* AIM OF THE TASK
Only a number is required: how many lines of the material contain the word "step"?

* DATA FOR THIS TASK
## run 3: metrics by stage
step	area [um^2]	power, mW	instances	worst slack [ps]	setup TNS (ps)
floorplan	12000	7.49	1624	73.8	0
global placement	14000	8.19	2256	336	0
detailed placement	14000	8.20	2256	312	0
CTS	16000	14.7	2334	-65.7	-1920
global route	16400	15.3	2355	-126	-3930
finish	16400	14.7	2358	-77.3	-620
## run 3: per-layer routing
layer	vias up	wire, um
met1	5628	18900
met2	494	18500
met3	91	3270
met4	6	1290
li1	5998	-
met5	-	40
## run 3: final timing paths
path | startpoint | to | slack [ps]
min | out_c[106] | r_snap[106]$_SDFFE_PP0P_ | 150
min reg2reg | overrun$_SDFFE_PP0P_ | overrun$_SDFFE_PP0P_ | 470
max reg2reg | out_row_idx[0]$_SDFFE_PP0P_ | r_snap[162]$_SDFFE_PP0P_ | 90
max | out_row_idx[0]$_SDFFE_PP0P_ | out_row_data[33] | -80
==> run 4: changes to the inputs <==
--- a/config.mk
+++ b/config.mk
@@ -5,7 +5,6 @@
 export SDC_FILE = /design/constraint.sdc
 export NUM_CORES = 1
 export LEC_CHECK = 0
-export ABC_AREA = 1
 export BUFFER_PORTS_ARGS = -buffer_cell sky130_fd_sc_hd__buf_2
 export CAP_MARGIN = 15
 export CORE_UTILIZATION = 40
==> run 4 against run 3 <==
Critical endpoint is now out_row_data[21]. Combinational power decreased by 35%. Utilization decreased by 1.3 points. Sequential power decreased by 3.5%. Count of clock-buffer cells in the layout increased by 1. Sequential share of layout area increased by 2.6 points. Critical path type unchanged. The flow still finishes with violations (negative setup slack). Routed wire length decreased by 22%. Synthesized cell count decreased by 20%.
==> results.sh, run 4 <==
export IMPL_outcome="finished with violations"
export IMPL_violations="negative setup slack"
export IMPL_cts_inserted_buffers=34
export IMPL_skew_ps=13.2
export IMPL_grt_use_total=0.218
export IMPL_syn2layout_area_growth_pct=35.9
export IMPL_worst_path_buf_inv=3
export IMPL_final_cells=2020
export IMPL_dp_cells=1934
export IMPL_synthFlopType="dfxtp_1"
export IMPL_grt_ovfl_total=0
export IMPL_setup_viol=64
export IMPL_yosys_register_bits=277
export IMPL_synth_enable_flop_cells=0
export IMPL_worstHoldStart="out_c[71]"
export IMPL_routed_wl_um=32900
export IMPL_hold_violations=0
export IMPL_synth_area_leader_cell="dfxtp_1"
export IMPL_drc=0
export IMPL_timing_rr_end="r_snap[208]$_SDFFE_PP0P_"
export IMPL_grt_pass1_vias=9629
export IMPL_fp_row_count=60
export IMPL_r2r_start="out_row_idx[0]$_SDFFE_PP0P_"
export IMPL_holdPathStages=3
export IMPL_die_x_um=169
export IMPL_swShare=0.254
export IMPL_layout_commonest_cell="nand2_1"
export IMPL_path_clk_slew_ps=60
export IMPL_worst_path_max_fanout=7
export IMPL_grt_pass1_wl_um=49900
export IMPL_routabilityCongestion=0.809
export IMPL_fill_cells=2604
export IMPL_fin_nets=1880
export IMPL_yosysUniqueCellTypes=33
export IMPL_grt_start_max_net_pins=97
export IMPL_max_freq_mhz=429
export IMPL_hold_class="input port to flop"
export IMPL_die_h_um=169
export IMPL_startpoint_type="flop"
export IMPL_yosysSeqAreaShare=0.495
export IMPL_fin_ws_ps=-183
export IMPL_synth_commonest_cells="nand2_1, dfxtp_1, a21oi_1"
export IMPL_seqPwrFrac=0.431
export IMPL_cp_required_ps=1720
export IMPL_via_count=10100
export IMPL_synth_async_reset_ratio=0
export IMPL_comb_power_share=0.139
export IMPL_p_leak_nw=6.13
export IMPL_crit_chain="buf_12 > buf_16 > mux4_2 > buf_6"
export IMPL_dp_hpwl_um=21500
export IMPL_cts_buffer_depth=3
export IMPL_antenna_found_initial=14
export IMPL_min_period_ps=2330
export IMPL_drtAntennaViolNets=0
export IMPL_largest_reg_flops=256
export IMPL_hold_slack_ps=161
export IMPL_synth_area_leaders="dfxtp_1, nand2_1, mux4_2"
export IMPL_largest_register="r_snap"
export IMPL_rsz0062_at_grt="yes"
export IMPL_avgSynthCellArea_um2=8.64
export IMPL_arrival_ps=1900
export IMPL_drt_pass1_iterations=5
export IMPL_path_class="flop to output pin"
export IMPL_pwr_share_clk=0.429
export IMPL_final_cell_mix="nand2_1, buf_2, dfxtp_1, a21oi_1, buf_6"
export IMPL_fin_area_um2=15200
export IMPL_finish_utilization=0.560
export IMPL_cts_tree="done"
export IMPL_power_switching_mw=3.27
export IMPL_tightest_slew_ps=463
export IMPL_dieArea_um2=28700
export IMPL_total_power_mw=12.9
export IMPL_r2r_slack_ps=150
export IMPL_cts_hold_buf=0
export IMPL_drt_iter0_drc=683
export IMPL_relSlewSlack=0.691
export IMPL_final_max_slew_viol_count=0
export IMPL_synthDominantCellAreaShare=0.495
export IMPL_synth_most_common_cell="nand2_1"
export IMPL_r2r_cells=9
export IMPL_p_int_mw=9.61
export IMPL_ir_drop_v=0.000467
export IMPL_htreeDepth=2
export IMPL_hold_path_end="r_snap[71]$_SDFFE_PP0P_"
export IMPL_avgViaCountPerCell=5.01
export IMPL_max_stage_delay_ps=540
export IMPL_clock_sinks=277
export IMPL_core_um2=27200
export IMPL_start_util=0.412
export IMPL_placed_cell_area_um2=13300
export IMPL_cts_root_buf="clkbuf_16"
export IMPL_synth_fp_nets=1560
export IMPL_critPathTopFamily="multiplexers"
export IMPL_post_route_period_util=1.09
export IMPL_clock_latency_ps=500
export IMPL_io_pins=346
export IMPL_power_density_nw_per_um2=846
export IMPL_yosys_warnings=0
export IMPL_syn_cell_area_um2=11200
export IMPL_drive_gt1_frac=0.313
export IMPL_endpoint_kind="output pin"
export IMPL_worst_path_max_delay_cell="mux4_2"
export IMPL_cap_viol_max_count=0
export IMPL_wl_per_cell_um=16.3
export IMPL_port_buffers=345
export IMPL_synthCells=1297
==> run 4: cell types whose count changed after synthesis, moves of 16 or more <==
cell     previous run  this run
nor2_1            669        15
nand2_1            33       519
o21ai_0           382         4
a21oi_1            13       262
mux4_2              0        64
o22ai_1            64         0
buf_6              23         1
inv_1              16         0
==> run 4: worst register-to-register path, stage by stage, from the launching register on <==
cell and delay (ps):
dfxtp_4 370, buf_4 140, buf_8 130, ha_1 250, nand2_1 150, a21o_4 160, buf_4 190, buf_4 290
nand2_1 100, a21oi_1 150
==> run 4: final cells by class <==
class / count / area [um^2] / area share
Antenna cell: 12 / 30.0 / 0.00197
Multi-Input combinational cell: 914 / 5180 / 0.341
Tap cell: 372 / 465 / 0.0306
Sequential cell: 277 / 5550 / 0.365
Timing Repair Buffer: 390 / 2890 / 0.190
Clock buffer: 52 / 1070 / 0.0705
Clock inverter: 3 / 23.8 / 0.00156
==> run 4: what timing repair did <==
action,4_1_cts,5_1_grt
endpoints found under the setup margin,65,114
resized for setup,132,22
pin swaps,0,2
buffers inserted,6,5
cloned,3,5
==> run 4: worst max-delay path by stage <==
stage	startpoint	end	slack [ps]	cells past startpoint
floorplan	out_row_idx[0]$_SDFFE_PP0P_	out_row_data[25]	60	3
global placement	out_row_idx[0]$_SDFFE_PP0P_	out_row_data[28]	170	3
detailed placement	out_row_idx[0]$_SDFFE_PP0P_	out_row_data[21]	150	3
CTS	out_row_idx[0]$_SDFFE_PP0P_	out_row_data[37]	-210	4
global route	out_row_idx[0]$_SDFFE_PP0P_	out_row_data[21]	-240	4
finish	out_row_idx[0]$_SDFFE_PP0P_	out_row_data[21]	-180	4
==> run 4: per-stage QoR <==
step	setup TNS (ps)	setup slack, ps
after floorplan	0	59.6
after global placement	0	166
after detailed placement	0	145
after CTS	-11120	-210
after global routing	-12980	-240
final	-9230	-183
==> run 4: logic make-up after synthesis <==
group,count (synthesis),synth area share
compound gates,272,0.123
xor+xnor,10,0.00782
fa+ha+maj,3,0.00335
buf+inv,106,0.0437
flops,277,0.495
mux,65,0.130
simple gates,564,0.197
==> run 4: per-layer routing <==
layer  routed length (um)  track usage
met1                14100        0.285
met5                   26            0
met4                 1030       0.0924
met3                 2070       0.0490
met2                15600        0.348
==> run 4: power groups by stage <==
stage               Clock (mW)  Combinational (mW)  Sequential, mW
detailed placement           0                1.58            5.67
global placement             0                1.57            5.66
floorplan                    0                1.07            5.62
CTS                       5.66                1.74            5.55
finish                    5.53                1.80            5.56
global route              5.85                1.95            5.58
`src/rtl/mips_pkg.sv`:
```
// Shared MIPS datapath definitions: load-size encoding, write-back FSM
// states and common widths/constants.
package mips_pkg;

    localparam int          DATA_W   = 32;
    localparam logic [4:0]  REG_ZERO = 5'd0;

    // Encoding 2'd3 is reserved and handled as a word load.
    typedef enum logic [1:0] {
        LD_BYTE = 2'd0,
        LD_HALF = 2'd1,
        LD_WORD = 2'd2
    } ld_size_t;

    typedef enum logic {
        IDLE      = 1'b0,
        WAIT_LOAD = 1'b1
    } wb_state_t;

endpackage

```
`src/rtl/wb_result_stage_if.sv`:
```
// Write-back stage bus bundle.
//   in_*   : EX/MEM instruction handshake (in_ready flows back upstream)
//   mem_*  : data-memory read return
//   rf_*   : register-file write port
//   fwd_*  : forwarding tap to the ALU operand muxes (mirror of rf_*)
// master = upstream/memory side, slave = the write-back stage.
interface wb_result_stage_if;
    import mips_pkg::*;

    logic              in_valid;
    logic              in_ready;
    logic              in_flush;
    logic [DATA_W-1:0] in_alu_result;
    logic [4:0]        in_rd;
    logic              in_reg_write;
    logic              in_mem_to_reg;
    logic [1:0]        in_ld_size;
    logic              in_ld_unsigned;
    logic [DATA_W-1:0] mem_rdata;
    logic              mem_rvalid;
    logic              rf_we;
    logic [4:0]        rf_waddr;
    logic [DATA_W-1:0] rf_wdata;
    logic              fwd_valid;
    logic [4:0]        fwd_rd;
    logic [DATA_W-1:0] fwd_data;

    modport master (
        output in_valid, in_flush, in_alu_result, in_rd, in_reg_write,
               in_mem_to_reg, in_ld_size, in_ld_unsigned, mem_rdata, mem_rvalid,
        input  in_ready, rf_we, rf_waddr, rf_wdata, fwd_valid, fwd_rd, fwd_data
    );

    modport slave (
        input  in_valid, in_flush, in_alu_result, in_rd, in_reg_write,
               in_mem_to_reg, in_ld_size, in_ld_unsigned, mem_rdata, mem_rvalid,
        output in_ready, rf_we, rf_waddr, rf_wdata, fwd_valid, fwd_rd, fwd_data
    );

endinterface

```
`src/rtl/wb_result_stage_load_extract.sv`:
```
// Combinational load data extraction for a big-endian (MIPS) memory.
//   rdata       : aligned 32-bit read word
//   size        : LD_BYTE / LD_HALF / LD_WORD (reserved code = word)
//   offset      : address bits [1:0]
//   is_unsigned : zero-extend instead of sign-extend
//   result      : extended load value
module load_extract
    import mips_pkg::*;
(
    input  logic [DATA_W-1:0] rdata,
    input  logic [1:0]        size,
    input  logic [1:0]        offset,
    input  logic              is_unsigned,
    output logic [DATA_W-1:0] result
);

    logic [7:0]  byte_sel;
    logic [15:0] half_sel;

    always_comb begin
        // Byte offset 0 lives in the most significant lane.
        case (offset)
            2'd0:    byte_sel = rdata[31:24];
            2'd1:    byte_sel = rdata[23:16];
            2'd2:    byte_sel = rdata[15:8];
            default: byte_sel = rdata[7:0];
        endcase

        half_sel = offset[1] ? rdata[15:0] : rdata[31:16];

        case (size)
            LD_BYTE: result = {{24{~is_unsigned & byte_sel[7]}}, byte_sel};
            LD_HALF: result = {{16{~is_unsigned & half_sel[15]}}, half_sel};
            default: result = rdata;
        endcase
    end

endmodule

```
`src/rtl/wb_result_stage.sv`:
```
// Write-back stage: selects ALU result or extracted load data, drives the
// register-file write port and forwarding tap, and stalls upstream while a
// load is outstanding (abandoned after TIMEOUT cycles, flagged sticky).
//   clk, rst_n  : clock, synchronous active-low reset
//   bus         : wb_result_stage_if.slave (in_*, mem_*, rf_*, fwd_*)
//   err_timeout : sticky load-timeout flag
//   retired     : count of completed, non-flushed instructions
module wb_result_stage
    import mips_pkg::*;
#(
    parameter int TIMEOUT = 16,
    parameter int CNT_W   = 32
) (
    input  logic               clk,
    input  logic               rst_n,
    wb_result_stage_if.slave   bus,
    output logic               err_timeout,
    output logic [CNT_W-1:0]   retired
);

    localparam logic [7:0] WAIT_LAST = 8'(TIMEOUT - 1);

    wb_state_t         state, state_nxt;
    logic [7:0]        wait_cnt, wait_cnt_nxt;

    logic [4:0]        p_rd;
    logic              p_reg_write;
    logic [1:0]        p_size;
    logic              p_unsigned;
    logic [1:0]        p_offset;

    logic              accept;
    logic              wr_fire;
    logic              wr_load;
    logic              wr_en_raw;
    logic [4:0]        wr_rd;
    logic              capture;
    logic              timeout_hit;

    logic [1:0]        ex_size;
    logic [1:0]        ex_offset;
    logic              ex_unsigned;
    logic [DATA_W-1:0] ex_result;

    logic              rf_we_q;
    logic [4:0]        rf_waddr_q;
    logic [DATA_W-1:0] rf_wdata_q;

    assign accept = bus.in_valid & ~bus.in_flush & (state == IDLE);

    always_comb begin
        state_nxt    = state;
        wait_cnt_nxt = wait_cnt;
        wr_fire      = 1'b0;
        wr_load      = 1'b0;
        wr_rd        = bus.in_rd;
        wr_en_raw    = bus.in_reg_write;
        capture      = 1'b0;
        timeout_hit  = 1'b0;
        case (state)
            IDLE: begin
                if (accept) begin
                    if (!bus.in_mem_to_reg) begin
                        wr_fire = 1'b1;
                    end else if (bus.mem_rvalid) begin
                        wr_fire = 1'b1;
                        wr_load = 1'b1;
                    end else begin
                        capture      = 1'b1;
                        wait_cnt_nxt = 8'd0;
                        state_nxt    = WAIT_LOAD;
                    end
                end
            end
            WAIT_LOAD: begin
                wr_rd     = p_rd;
                wr_en_raw = p_reg_write;
                if (bus.in_flush) begin
                    state_nxt    = IDLE;
                    wait_cnt_nxt = 8'd0;
                end else if (bus.mem_rvalid) begin
                    wr_fire      = 1'b1;
                    wr_load      = 1'b1;
                    state_nxt    = IDLE;
                    wait_cnt_nxt = 8'd0;
                end else if (wait_cnt == WAIT_LAST) begin
                    timeout_hit  = 1'b1;
                    state_nxt    = IDLE;
                    wait_cnt_nxt = 8'd0;
                end else begin
                    wait_cnt_nxt = wait_cnt + 8'd1;
                end
            end
            default: state_nxt = IDLE;
        endcase
    end

    // Same-cycle loads use the live inputs; delayed loads use the captured copy.
    assign ex_size     = (state == WAIT_LOAD) ? p_size     : bus.in_ld_size;
    assign ex_offset   = (state == WAIT_LOAD) ? p_offset   : bus.in_alu_result[1:0];
    assign ex_unsigned = (state == WAIT_LOAD) ? p_unsigned : bus.in_ld_unsigned;

    load_extract u_load_extract (
        .rdata       (bus.mem_rdata),
        .size        (ex_size),
        .offset      (ex_offset),
        .is_unsigned (ex_unsigned),
        .result      (ex_result)
    );

    always_ff @(posedge clk) begin
        if (!rst_n) begin
            state       <= IDLE;
            wait_cnt    <= 8'd0;
            p_rd        <= '0;
            p_reg_write <= 1'b0;
            p_size      <= '0;
            p_unsigned  <= 1'b0;
            p_offset    <= '0;
            rf_we_q     <= 1'b0;
            rf_waddr_q  <= '0;
            rf_wdata_q  <= '0;
            err_timeout <= 1'b0;
            retired     <= '0;
        end else begin
            state    <= state_nxt;
            wait_cnt <= wait_cnt_nxt;
            if (capture) begin
                p_rd        <= bus.in_rd;
                p_reg_write <= bus.in_reg_write;
                p_size      <= bus.in_ld_size;
                p_unsigned  <= bus.in_ld_unsigned;
                p_offset    <= bus.in_alu_result[1:0];
            end
            // $zero is never written, but the instruction still retires.
            rf_we_q <= wr_fire & wr_en_raw & (wr_rd != REG_ZERO);
            if (wr_fire) begin
                rf_waddr_q <= wr_rd;
                rf_wdata_q <= wr_load ? ex_result : bus.in_alu_result;
                retired    <= retired + CNT_W'(1);
            end
            if (timeout_hit) err_timeout <= 1'b1;
        end
    end

    assign bus.in_ready  = (state == IDLE);
    assign bus.rf_we     = rf_we_q;
    assign bus.rf_waddr  = rf_waddr_q;
    assign bus.rf_wdata  = rf_wdata_q;
    assign bus.fwd_valid = rf_we_q;
    assign bus.fwd_rd    = rf_waddr_q;
    assign bus.fwd_data  = rf_wdata_q;

endmodule

```
`src/flat_wrapper.sv`:
```
// flat-port wrapper written by rule: the top's interface ports become plain ports
module wb_result_stage_flat import mips_pkg::*;
#(
    parameter int TIMEOUT = 16,
    parameter int CNT_W   = 32
)
  (clk, rst_n, err_timeout, retired, bus_in_valid, bus_in_flush, bus_in_alu_result, bus_in_rd, bus_in_reg_write, bus_in_mem_to_reg, bus_in_ld_size, bus_in_ld_unsigned, bus_mem_rdata, bus_mem_rvalid, bus_in_ready, bus_rf_we, bus_rf_waddr, bus_rf_wdata, bus_fwd_valid, bus_fwd_rd, bus_fwd_data);
  wb_result_stage_if bus_i ();
  input  logic clk;
  input  logic rst_n;
  output logic err_timeout;
  output logic [CNT_W-1:0] retired;
  input wire logic [$bits(bus_i.in_valid)-1:0] bus_in_valid;
  input wire logic [$bits(bus_i.in_flush)-1:0] bus_in_flush;
  input wire logic [$bits(bus_i.in_alu_result)-1:0] bus_in_alu_result;
  input wire logic [$bits(bus_i.in_rd)-1:0] bus_in_rd;
  input wire logic [$bits(bus_i.in_reg_write)-1:0] bus_in_reg_write;
  input wire logic [$bits(bus_i.in_mem_to_reg)-1:0] bus_in_mem_to_reg;
  input wire logic [$bits(bus_i.in_ld_size)-1:0] bus_in_ld_size;
  input wire logic [$bits(bus_i.in_ld_unsigned)-1:0] bus_in_ld_unsigned;
  input wire logic [$bits(bus_i.mem_rdata)-1:0] bus_mem_rdata;
  input wire logic [$bits(bus_i.mem_rvalid)-1:0] bus_mem_rvalid;
  output wire logic [$bits(bus_i.in_ready)-1:0] bus_in_ready;
  output wire logic [$bits(bus_i.rf_we)-1:0] bus_rf_we;
  output wire logic [$bits(bus_i.rf_waddr)-1:0] bus_rf_waddr;
  output wire logic [$bits(bus_i.rf_wdata)-1:0] bus_rf_wdata;
  output wire logic [$bits(bus_i.fwd_valid)-1:0] bus_fwd_valid;
  output wire logic [$bits(bus_i.fwd_rd)-1:0] bus_fwd_rd;
  output wire logic [$bits(bus_i.fwd_data)-1:0] bus_fwd_data;
  assign bus_i.in_valid = bus_in_valid;
  assign bus_i.in_flush = bus_in_flush;
  assign bus_i.in_alu_result = bus_in_alu_result;
  assign bus_i.in_rd = bus_in_rd;
  assign bus_i.in_reg_write = bus_in_reg_write;
  assign bus_i.in_mem_to_reg = bus_in_mem_to_reg;
  assign bus_i.in_ld_size = bus_in_ld_size;
  assign bus_i.in_ld_unsigned = bus_in_ld_unsigned;
  assign bus_i.mem_rdata = bus_mem_rdata;
  assign bus_i.mem_rvalid = bus_mem_rvalid;
  assign bus_in_ready = bus_i.in_ready;
  assign bus_rf_we = bus_i.rf_we;
  assign bus_rf_waddr = bus_i.rf_waddr;
  assign bus_rf_wdata = bus_i.rf_wdata;
  assign bus_fwd_valid = bus_i.fwd_valid;
  assign bus_fwd_rd = bus_i.fwd_rd;
  assign bus_fwd_data = bus_i.fwd_data;
  wb_result_stage #(.TIMEOUT(TIMEOUT), .CNT_W(CNT_W)) u_core (.clk(clk), .rst_n(rst_n), .bus(bus_i), .err_timeout(err_timeout), .retired(retired));
endmodule
```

* FINISHED TASK
2